Полная версия
Discrete Math. For students of technical specialties
1.23. The principle of duality
In Boolean algebras, there are dual statements; they are either true or false at the same time. Namely, if in a formula that is true in some Boolean algebra, change all conjunctions to disjunctions, 0 to 1, ≤ to ≥ and vice versa, then we get a formula that is also true in this Boolean algebra. f (x1,x2,…,xn) ∈ Pn
f (x1,x2,…,xn) = f (x1,x2,…,xn) is the dual function f.
Theorem: duality is foreign-valued: (f*) *=f
Proof: f* = f (x1,x2,…,xn)
(f*) *=f (x1,x2,…,xn) def= f (x1,x2,…,xn)
THEOREM IS PROVED.
A function is called self-dual if f*=f.
Theorem: let φ (x1,x2,…,xn) be realized by the formula:
f (f1 (x1,x2,…,xn),…,fn (x1,x2,…,xn))
then the formula :
f* (f1* (x1,x2,…,xn),…,fn* (x1,x2,…,xn))
implements the function:
φ (x1,x2,…,xn)
Proof: φ* (x1,…,xn) =φ (x1,…,xn) =φ (x1,…,xn) =f (f1 (x1,…,xn),…,fn (x1,…,xn)) =f (f1 (x1,…,xn),…,fn (x1,…,xn)) = f (f1* (x1,…,xn),…,fn* (x1,…,xn)) =f* (f1* (x1,…,xn),…,fn* (x1,…,xn))
THEOREM IS PROVEN.
Corollary: Ф1=Ф2⇒ Ф1*=Ф2*.
Further, proving a theorem, by the principle of duality we immediately get a dual theorem: x1 ∨ x2= x1 ∧ x2
x1 ∧ x2= x1 ∨ x2
By normal form we mean a syntactically unique way of writing a formula. We introduce a special kind of entry: xy=x ≡ y, if x = y, xy=1, if x ≠ y, xy=0
The decomposition theorem of a Boolean function can be represented as a disjunctive conjunction of conjunction: f (x1,x2,…,xm, xm+1,…,xn) =||= δ1, δ2,…,δmx1δ ∧ x2δ ∧…∧ xmδm ∧ f (δ1, δ2,…,δm, xm+1,…,xm)
where disjunctions are taken over all possible δ.

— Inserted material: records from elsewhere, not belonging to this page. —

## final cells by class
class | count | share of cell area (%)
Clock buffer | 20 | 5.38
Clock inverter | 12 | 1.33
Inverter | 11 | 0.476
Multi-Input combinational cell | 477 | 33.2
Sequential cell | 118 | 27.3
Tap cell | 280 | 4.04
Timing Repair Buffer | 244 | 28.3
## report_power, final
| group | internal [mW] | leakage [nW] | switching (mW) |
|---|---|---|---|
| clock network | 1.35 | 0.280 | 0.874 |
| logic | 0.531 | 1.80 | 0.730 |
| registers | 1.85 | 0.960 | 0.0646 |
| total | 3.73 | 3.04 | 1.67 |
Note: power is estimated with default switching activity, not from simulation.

Proof: in order to prove that a given formula implements a function, it is enough to take an arbitrary set of argument values, calculate the values of formulas on this set and, if it turns out to be equal to the value of the function, then the formula really implements the function:
(δ1, δ2,…,δmx1δ ∧ …∧ xmδm ∧ f (δ1,…,δm, xm+1,…,xn)) (a1,a2,…,an) =δ1, δ2,…,δma1δ1 ∧ …∧ amδm ∧ f (δ1,…,δm, am+1,…,an) = aa1 ∧ a2a2 ∧ …∧ amam∧ f (a1,a2,…,an) = f (a1,a2,…,an)
THEOREM IS PROVED.
1.24. Perfect normal forms
All algebraic terms of a formula include all variables. It is said that a certain class of formulas K has a normal form if there is another class of formulas K», which are called normal forms, such that any formula of the class K has a unique equivalent formula from the class K»: ∃K! ∀Ф∈K∃!Г∈K»∨Ф=Г
1.24.1. Perfect Disjunctive Normal Form
Representation of a Boolean function in the form (a disjunction is a union sign):
f (x1,x2,…,xn) =δ1, δ2,…,δmx1δ1 ∧ x2δ2 ∧ …∧ xnδn
is called a perfect disjunctive normal form (SDNF).
Theorem: ∀f ∈Pn ∨ {0} ∃ the only representation in the form of SDNF.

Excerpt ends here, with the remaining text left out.